Spojrzał w dół na bengalke. Zapomniał się spytać czy ta już opanowała wchodzenie na drzewa. Jeśli nie... był problem. Jednak niepotrzebnie się martwił, ponieważ ta szybko znalazła się tuż obok niego. 
- Całkiem nieźle - pochwalił uczennice. - Kolejny krok to sprawdzenie, czy ptak nie pilnuje gniazda. Jeśli tak... Będzie walka. Czasami lubią dziobać po głowie. Dlatego najlepsze co powinniśmy wtedy zrobić, to złapać jajo w pysk i uciekać na dół - tłumaczył. 
Powoli rozejrzał się po otoczeniu i zbliżył się do gniazda. Akurat w środku było jedno jajo. Zachęcił ogonem, aby to Zbożowa Łapa wzięła je do pyska. W końcu to będzie jej nagroda za nauczenie się tej ciężkiej techniki polowania. Stał na warcie, obserwując korony drzew. Nie chciał żeby uczennica została niespodziewanie zaatakowana. Ptaki bywały różne. Raz dawały zabrać jajo, a raz je zaciekle broniły. Na szczęście właściciela nie było w pobliżu, więc pozostał im powrót w dół. 
- No i teraz schodzimy - powiedział sprawnie ześlizgując się po korze i opadając na cztery łapy. 
Rozejrzał się i zauważył, że bengalka za nim nie zeszła. Uniósł łeb do góry. Stała tam najwyraźniej niezadowolona, trzymając w pysku ich łup. Nie umiała schodzić? 
- Zbożowa Łapo! To jak z wchodzeniem! Uczepiasz się pazurami kory i powoli się z niej ześlizgujesz! - zawołał. - Możesz zejść tyłem, jak się boisz! 
Nagle do jego uszu dotarł wściekły świergot.
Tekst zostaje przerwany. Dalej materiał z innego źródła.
**src/rtl/itof_converter_pipe_pkg.sv**
```systemverilog
// ---------------------------------------------------------------------------
// itof_converter_pipe_pkg
// Shared FPU definitions used by the integer-to-float converter:
//   - fpu_op_e : FPU opcodes, including the 64-bit source converts
//                FPU_OP_CVTLF / FPU_OP_CVTLUF
//   - rm_e     : rounding-mode encodings RM_RNE..RM_RMM
//   - bias()   : IEEE exponent bias for a given exponent width
// ---------------------------------------------------------------------------
package itof_converter_pipe_pkg;

    typedef enum logic [4:0] {
        FPU_OP_ADD    = 5'd0,
        FPU_OP_SUB    = 5'd1,
        FPU_OP_MUL    = 5'd2,
        FPU_OP_CVTIF  = 5'd8,   // signed 32-bit  -> float
        FPU_OP_CVTUF  = 5'd9,   // unsigned 32-bit -> float
        FPU_OP_CVTLF  = 5'd10,  // signed 64-bit  -> float
        FPU_OP_CVTLUF = 5'd11   // unsigned 64-bit -> float
    } fpu_op_e;

    typedef enum logic [2:0] {
        RM_RNE = 3'd0,  // round to nearest, ties to even
        RM_RTZ = 3'd1,  // round toward zero
        RM_RDN = 3'd2,  // round toward -infinity
        RM_RUP = 3'd3,  // round toward +infinity
        RM_RMM = 3'd4   // round to nearest, ties away from zero
    } rm_e;

    // Exponent bias 2^(exp_width-1) - 1
    function automatic int bias(input int exp_width);
        return (32'sd1 <<< (exp_width - 32'sd1)) - 32'sd1;
    endfunction

endpackage

```
**src/rtl/itof_converter_pipe_lzc.sv**
```systemverilog
// ---------------------------------------------------------------------------
// leading_zero_counter_param
// Combinational leading-zero counter.
//   value    : operand, WIDTH bits
//   count    : number of zeros above the most significant set bit
//              (0 when all_zero is set)
//   all_zero : operand is zero
// ---------------------------------------------------------------------------
module leading_zero_counter_param #(
    parameter int WIDTH = 64,
    parameter int CNT_W = (WIDTH > 1) ? $clog2(WIDTH) : 1
) (
    input  logic [WIDTH-1:0] value,
    output logic [CNT_W-1:0] count,
    output logic             all_zero
);

    // Scan upward so the highest set bit is the last one to update the count
    always_comb begin
        count    = {CNT_W{1'b0}};
        all_zero = 1'b1;
        for (int i = 0; i < WIDTH; i++) begin
            if (value[i]) begin
                count    = CNT_W'(WIDTH - 1 - i);
                all_zero = 1'b0;
            end else begin
                count    = count;
                all_zero = all_zero;
            end
        end
    end

endmodule

```
**src/rtl/itof_converter_pipe.sv**
```systemverilog
// ---------------------------------------------------------------------------
// itof_converter_pipe
// Two-stage pipelined integer-to-float converter (32/64-bit, signed or
// unsigned source; IEEE destination with EXP_WIDTH/MAN_WIDTH fields).
//   Stage 1: source extraction, sign/magnitude, normalisation, exponent.
//   Stage 2: truncation, guard/sticky, rounding, inexact flag.
//
// Ports:
//   clk, reset           clock, asynchronous active-high reset
//   valid_in / ready_out operand handshake
//   valid_out / ready_in result handshake
//   op                   FPU_OP_CVTIF / CVTUF / CVTLF / CVTLUF
//   rm                   rounding mode (101-111 behave as RNE)
//   int_in               integer operand ([31:0] only for W ops)
//   float_out            {sign, exponent, mantissa}
//   IE                   inexact flag, qualified by valid_out
//
// Build option ITOF_SKID_EN: adds a one-entry skid register after stage 2 so
// that ready_out is computed from registered state only (capacity 3).
// ---------------------------------------------------------------------------
module itof_converter_pipe
    import itof_converter_pipe_pkg::*;
#(
    parameter int INT_WIDTH = 64,
    parameter int EXP_WIDTH = 11,
    parameter int MAN_WIDTH = 52
) (
    input  logic                           clk,
    input  logic                           reset,
    input  logic                           valid_in,
    output logic                           ready_out,
    output logic                           valid_out,
    input  logic                           ready_in,
    input  logic [4:0]                     op,
    input  logic [2:0]                     rm,
    input  logic [INT_WIDTH-1:0]           int_in,
    output logic [EXP_WIDTH+MAN_WIDTH:0]   float_out,
    output logic                           IE
);

    localparam int FW   = 1 + EXP_WIDTH + MAN_WIDTH;
    localparam int LZ_W = $clog2(INT_WIDTH);
    // Bits below the hidden one, padded so guard/sticky always exist
    localparam int EW   = (INT_WIDTH - 1) + MAN_WIDTH + 2;

    // ---------------- stage 1 combinational ----------------
    logic                 is_w_s, is_l_s, is_signed_s, legal_s;
    logic [63:0]          w_ext_s;
    logic [INT_WIDTH-1:0] src_s, mag_s, norm_s;
    logic                 sign_s, all_zero_s, accept_s;
    logic [LZ_W-1:0]      lz_s;
    logic [EXP_WIDTH-1:0] exp_s;
    int                   exp_calc_s;

    // ---------------- stage registers ----------------
    logic                 s1_valid_r, s1_sign_r;
    logic [2:0]           s1_rm_r;
    logic [INT_WIDTH-1:0] s1_norm_r;
    logic [EXP_WIDTH-1:0] s1_exp_r;
    logic                 s2_valid_r, s2_ie_r;
    logic [FW-1:0]        s2_float_r;

    // ---------------- stage 2 combinational ----------------
    logic [EW-1:0]                  ext_s;
    logic [MAN_WIDTH-1:0]           mant_s;
    logic                           guard_s, sticky_s, round_up_s;
    logic [EXP_WIDTH+MAN_WIDTH-1:0] mag_sum_s;
    logic [FW-1:0]                  res_s;

    // ---------------- handshake ----------------
    logic s1_load_s, s2_load_s;

    // Opcode decode; L ops exist only on a 64-bit datapath
    always_comb begin
        is_w_s      = 1'b0;
        is_l_s      = 1'b0;
        is_signed_s = 1'b0;
        case (op)
            FPU_OP_CVTIF:  begin is_w_s = 1'b1; is_signed_s = 1'b1; end
            FPU_OP_CVTUF:  begin is_w_s = 1'b1; end
            FPU_OP_CVTLF:  begin is_l_s = 1'b1; is_signed_s = 1'b1; end
            FPU_OP_CVTLUF: begin is_l_s = 1'b1; end
            default:       begin is_w_s = 1'b0; end
        endcase
        if (INT_WIDTH == 64) begin
            legal_s = is_w_s | is_l_s;
        end else begin
            legal_s = is_w_s;
        end
    end

    // Source extraction, sign and magnitude
    always_comb begin
        if (is_signed_s) begin
            w_ext_s = {{32{int_in[31]}}, int_in[31:0]};
        end else begin
            w_ext_s = {32'h0000_0000, int_in[31:0]};
        end
        if (is_w_s) begin
            src_s = w_ext_s[INT_WIDTH-1:0];
        end else begin
            src_s = int_in;
        end
        sign_s = is_signed_s & src_s[INT_WIDTH-1];
        // The most-negative value negates to itself, which read unsigned is
        // exactly the required magnitude 2^(N-1).
        if (sign_s) begin
            mag_s = ~src_s + {{(INT_WIDTH-1){1'b0}}, 1'b1};
        end else begin
            mag_s = src_s;
        end
    end

    leading_zero_counter_param #(
        .WIDTH (INT_WIDTH),
        .CNT_W (LZ_W)
    ) u_lzc (
        .value    (mag_s),
        .count    (lz_s),
        .all_zero (all_zero_s)
    );

    // Normalisation and biased exponent; zero maps to a zero exponent
    always_comb begin
        norm_s     = mag_s << lz_s;
        exp_calc_s = bias(EXP_WIDTH) + INT_WIDTH - 32'sd1 - int'(lz_s);
        if (all_zero_s) begin
            exp_s = {EXP_WIDTH{1'b0}};
        end else begin
            exp_s = EXP_WIDTH'(exp_calc_s);
        end
    end

    // Truncation, guard/sticky extraction and rounding decision
    always_comb begin
        ext_s    = {s1_norm_r[INT_WIDTH-2:0], {(MAN_WIDTH+2){1'b0}}};
        mant_s   = ext_s[EW-1 -: MAN_WIDTH];
        guard_s  = ext_s[EW-1-MAN_WIDTH];
        sticky_s = |ext_s[EW-2-MAN_WIDTH:0];
        case (s1_rm_r)
            RM_RTZ:  round_up_s = 1'b0;
            RM_RDN:  round_up_s = s1_sign_r & (guard_s | sticky_s);
            RM_RUP:  round_up_s = ~s1_sign_r & (guard_s | sticky_s);
            RM_RMM:  round_up_s = guard_s;
            default: round_up_s = guard_s & (sticky_s | mant_s[0]);
        endcase
        // A mantissa carry ripples straight into the exponent field
        mag_sum_s = {s1_exp_r, mant_s}
                  + {{(EXP_WIDTH+MAN_WIDTH-1){1'b0}}, round_up_s};
        res_s     = {s1_sign_r, mag_sum_s};
    end

`ifdef ITOF_SKID_EN
    logic          sk_valid_r, sk_ie_r;
    logic [FW-1:0] sk_float_r;
    logic          adv_s;

    // Pipeline advances whenever the skid is empty; ready_out is registered-only
    always_comb begin
        adv_s     = ~sk_valid_r;
        s1_load_s = adv_s;
        s2_load_s = adv_s;
        ready_out = legal_s & ~sk_valid_r;
        accept_s  = valid_in & ready_out;
    end

    // Skid register: catches the stage-2 result stalled while the pipe advances
    always_ff @(posedge clk or posedge reset) begin
        if (reset) begin
            sk_valid_r <= 1'b0;
            sk_float_r <= {FW{1'b0}};
            sk_ie_r    <= 1'b0;
        end else if (sk_valid_r) begin
            if (ready_in) begin
                sk_valid_r <= 1'b0;
            end
        end else if (s2_valid_r && !ready_in) begin
            sk_valid_r <= 1'b1;
            sk_float_r <= s2_float_r;
            sk_ie_r    <= s2_ie_r;
        end
    end

    // Oldest result is in the skid whenever it is occupied
    always_comb begin
        if (sk_valid_r) begin
            valid_out = 1'b1;
            float_out = sk_float_r;
            IE        = sk_ie_r;
        end else begin
            valid_out = s2_valid_r;
            float_out = s2_float_r;
            IE        = s2_ie_r;
        end
    end
`else
    // Elastic handshake: a stage loads when empty or when its contents leave
    always_comb begin
        s2_load_s = ~s2_valid_r | ready_in;
        s1_load_s = ~s1_valid_r | s2_load_s;
        ready_out = legal_s & s1_load_s;
        accept_s  = valid_in & ready_out;
    end

    // Outputs come straight from the stage-2 register
    always_comb begin
        valid_out = s2_valid_r;
        float_out = s2_float_r;
        IE        = s2_ie_r;
    end
`endif

    // Stage-1 register: normalised operand
    always_ff @(posedge clk or posedge reset) begin
        if (reset) begin
            s1_valid_r <= 1'b0;
            s1_sign_r  <= 1'b0;
            s1_rm_r    <= 3'd0;
            s1_norm_r  <= {INT_WIDTH{1'b0}};
            s1_exp_r   <= {EXP_WIDTH{1'b0}};
        end else if (s1_load_s) begin
            s1_valid_r <= accept_s;
            if (accept_s) begin
                s1_sign_r <= sign_s;
                s1_rm_r   <= rm;
                s1_norm_r <= norm_s;
                s1_exp_r  <= exp_s;
            end
        end
    end

    // Stage-2 register: rounded result and inexact flag
    always_ff @(posedge clk or posedge reset) begin
        if (reset) begin
            s2_valid_r <= 1'b0;
            s2_float_r <= {FW{1'b0}};
            s2_ie_r    <= 1'b0;
        end else if (s2_load_s) begin
            s2_valid_r <= s1_valid_r;
            if (s1_valid_r) begin
                s2_float_r <= res_s;
                s2_ie_r    <= guard_s | sticky_s;
            end
        end
    end

endmodule
```
**config.mk**
```make
export PLATFORM = sky130hd
export DESIGN_NAME = itof_converter_pipe
export DESIGN_NICKNAME = d
export VERILOG_FILES = /design/src/rtl/itof_converter_pipe_pkg.sv /design/src/rtl/itof_converter_pipe_lzc.sv /design/src/rtl/itof_converter_pipe.sv
export SDC_FILE = /design/constraint.sdc
export NUM_CORES = 1
export LEC_CHECK = 0
export ABC_AREA = 1
export CORE_MARGIN = 2
export CORE_UTILIZATION = 50
export DETAILED_ROUTE_END_ITERATION = 12
export PLACE_DENSITY = 0.69
export SETUP_SLACK_MARGIN = 0.02
export SLEW_MARGIN = 10
export SYNTH_ARGS = -nofsm -noshare
export SYNTH_HDL_FRONTEND = slang
export SYNTH_HIERARCHICAL = 1
export SYNTH_SLANG_ARGS = --single-unit
export TNS_END_PERCENT = 20
```
**constraint.sdc**
```tcl
create_clock -name clk -period 6.4 [get_ports clk]
set_input_delay 1.92 -clock clk [delete_from_list [all_inputs] [get_ports clk]]
set_output_delay 1.92 -clock clk [all_outputs]
set_load 0.01 [all_outputs]
```
==> summary.md <==
| Metric | Value |
|---|---|
| Simple-gate area share of the yosys netlist | `around 51%` |
| Cell area after synthesis | `between 10000 and 15000 sq um` |
| EDFF count, synth | `0` |
| CTS tree | `yes` |
| Peak Freq | `between 0.1 and 0.15 GHz` |
| Routed WL | `between 50000 and 60000 um` |
| FP Rows | `slightly above 60` |
| Max Fanout on Critical Path | `8` |
| Routability cong. | `~1.0` |
| Most common cell on crit path | `nand2_1` |
| Crit. End Element | `flip-flop` |
| Initial DRC Count | `just under 2000` |
| Number of global-route vias before repair | `18200` |
| Pwr Density | `215 nW/um^2` |
| DR vias | `slightly below 20000` |
| Syn nets | `between 2000 and 3000` |
| Slew @ Worst Pin | `931 ps` |
| CP Class | `in2reg` |
| Mean post-synth cell area | `around 5.7 sq um` |
| Primary FF master, synth | `dfrtp_1` |
| Mux share of post-synthesis cell area | `less than 1%` |
| Worst min path class | `reg2reg` |
| DRC Markers | `0` |
| Initial Util | `around half` |
| Register area share after synthesis | `around a quarter` |
| RSZ-0062 raised after global routing | `yes` |
| Top-count cell post-synth | `nand2_1` |
| Largest net degree at the start of global routing | `between 80 and 90` |
| Top Layer Used | `met4` |
| H-tree depth | `4` |
| CP peak stage delay | `between 200 and 250 ps` |
| Required @ worst endpoint | `a little under 7000 ps` |
| Xor and xnor fraction of the mapped netlist area | `under 10%` |
| Detail Route Antenna Nets | `0` |
| Fraction of layout cells with a size suffix above 1 | `27.6%` |
| Dominant cells by area after synthesis | `dfrtp_1 25%, nand2_1 23%, nand3_1 16%, inv_1 7.0%, nor2_1 4.9%` |
| Layout net count | `~3100` |
| Final hold vios | `0` |
| Bufs and invs on worst path | `9` |
| Die ar. | `between 30000 and 40000 sq um` |
| Setup WS pre-CTS | `-1840 ps` |
| Detailed placer's ending HPWL | `43500 um` |
| CP delay by family, top | `simple AND/OR/NAND/NOR gates` |
| Layout area overhead | `49.7%` |
| Root Driver | `clkbuf_16` |
| Min Hold Slack | `480 ps` |
| Largest family of logic cells by synthesized area | `simple AND/OR/NAND/NOR gates` |
| Cells after Synth | `2567` |
| Synth Area in Compound Gates | `between 8 and 9%` |
| Congestion Overflow GR | `0` |
| Final setup vio count | `between 70 and 80` |
| Failing checks | `setup timing` |
| # IOs | `around 140` |
| Final worst-path cycle share | `113%` |
| Placed instance area | `between 15000 and 20000 sq um` |
| Initial antenna violation count | `0` |
| Reg clk slew, reported paths | `approximately 60 ps` |
| FF+latch count, synth | `approximately 150` |
| Yosys Warn Count | `6` |
| Startpoint Class | `input port` |
| Metal3 WL | `between 3000 and 4000 um` |
| P_leak | `0.0114 uW` |
| Share of the synthesized area in the top cell type | `24.8%` |
| Tmin final | `slightly above 7000 ps` |
| Worst EP arrival | `between 7000 and 8000 ps` |
| Global-route usage over all layers | `a little over a third` |
| DRT Pass-1 Iters | `8` |
| Max-cap viol count | `0` |
| Height of the chip | `roughly 180 um` |
| Design area | `around 22000 sq um` |
| Max-slew violations | `0` |
| CTS hold repair buffers | `0` |
| Wl on met1 | `24000 um` |
| Vias per inst | `about 5.6` |
| Yosys cell types | `between 50 and 60` |
| Post-DR wirelength/cell | `approximately 17 um` |
| Clk buf depth | `2` |
| Clock Latency Late Sink | `430 ps` |
| Antenna Cells | `0` |
| Yosys top cell by area | `dfrtp_1` |
| Die Wd | `between 150 and 200 um` |
| Worst setup margin | `-805 ps` |
| Slew headroom | `between 30% and 40%` |
| CTS Sinks | `~150` |
| Worst VDD drop | `between 0.00015 and 0.0002 V` |
| Worst Skew | `between 9 and 10 ps` |
| Port-buffer cells | `between 100 and 150` |
| Sum Neg Setup Slack | `-45390 ps` |
| Core area | `approximately 29000 sq um` |
| Post-Synth Adder-Cell Area | `less than 1%` |
| Async SR Flop Fraction | `100%` |
| Met2 wire length | `between 20000 and 30000 um` |
| First-pass GRT wire length | `90700 um` |
| Post-synth top cells | `908 x nand2_1, 467 x nand3_1, 273 x inv_1` |
| Critical path's slowest cell | `o21ai_4` |
| Clock buffer count from CTS | `17` |
| Status | `complete, but fails checks` |
[path summary, 6_finish.rpt]
path / slack (ps) / from / to / cells after the start
setup / recovery: -810 / op[2] / s1_norm_r[55] / 76
hold / removal: 480 / float_out[61] / float_out[61] / 2
setup reg to reg: 2670 / s1_rm_r[1] / float_out[56] / 23
hold reg to reg: 480 / float_out[61] / float_out[61] / 2
max in group asynchronous: 3450 / reset / s1_rm_r[0] / 3
min in group asynchronous: 1990 / reset / float_out[61] / 2
[cell families after synthesis]
group / count (synthesis)
mux: 3
simple gates: 1708
compound gates: 226
fa+ha+maj: 4
xor+xnor: 70
flops: 145
buf+inv: 411
[layout make-up]
type | count | area (sq um)
multi-input cells | 2011 | 10900
fillers | 2288 | 6870
repair buffers | 596 | 5120
flip-flops and latches | 145 | 3630
inverters | 294 | 1130
clock buffers | 23 | 498
well taps | 384 | 480
clock inverters | 9 | 175
[tightest hold or removal path: stages, from the launching register on]
cell and delay (ps):
dfrtp_1 340, nand2_1 50, nand2_1 50
[flip-flops by register name, indices dropped and copies added (netlist names)]
register and count:
s1_rm_r 3, float_out 64, s1_sign_r 1, IE 1, s1_norm_r 63, valid_out 1, s1_exp_r 11, s1_valid_r 1
[power by group]
| group | total [uW] | internal, uW | leakage (uW) | switching (uW) |
|---|---|---|---|---|
| Combinational | 2190 | 963 | 0.00924 | 1230 |
| Sequential | 1390 | 1170 | 0.00179 | 221 |
| Clock | 1130 | 743 | 0.000325 | 389 |
| Total | 4710 | 2870 | 0.0114 | 1840 |
[metal layers]
layer,up-vias,GRT usage (%)
li1,9279,-
met4,0,16.5
met2,990,61.7
met5,-,0
met3,187,3.46
met1,8865,47.0
[cell usage in the layout, fill, tap and decap left out, types with 8 or more instances in the layout]
master           Yosys  final
a21oi_1             44     29
a21oi_2              2     12
a31oi_1              9      8
buf_12               0     17
buf_4                4    420
buf_6                2     15
clkbuf_16            0     18
clkdlybuf4s50_1      0    131
dfrtp_1            145    145
inv_1              273    261
inv_2               14     23
nand2_1            908    847
nand2_2             13     67
nand2_4              2      8
nand3_1            467    321
nand3_2              3    139
nand3_4              0     10
nand4_1             36     36
nor2_1             192    179
nor2_2              10     13
nor2_4               9     19
nor3_1              32     30
nor4_1              21     20
o21ai_0             68     52
o21ai_1             43     41
o21ai_2              4     20
o31ai_1             15     15
xnor2_1             11      8
xor2_1              59     54
[through the flow]
step | instances | utilization, % | power [uW]
global route | 3462 | 76.1 | 4970
global placement | 3396 | 67.9 | 3250
detailed placement | 3396 | 67.9 | 3300
finish | 3462 | 76.1 | 4710
CTS | 3451 | 72.7 | 4530
floorplan | 2567 | - | 2410
[timing repair]
item                                    4_1_cts  5_1_grt
endpoints found under the setup margin       74       74
gates cloned                                  0        1
resized for setup                           172      205
buffers inserted                             23       10
pin swaps                                    65       62
Power figures use the tool's default switching activity.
Zauważył małego ptaka, który skakał niezadowolony po gnieździe w poszukiwaniu swojej własności. Na szczęście nie zauważył jeszcze kotki, stojącej przy pniu. 
- Zbożowa Łapo! Lepiej się pośpiesz! - zawołał do niej.
Ptak raczej nie stanowił wielkiego zagrożenia, ale upadek z drzewa jak najbardziej, był już niebezpieczny.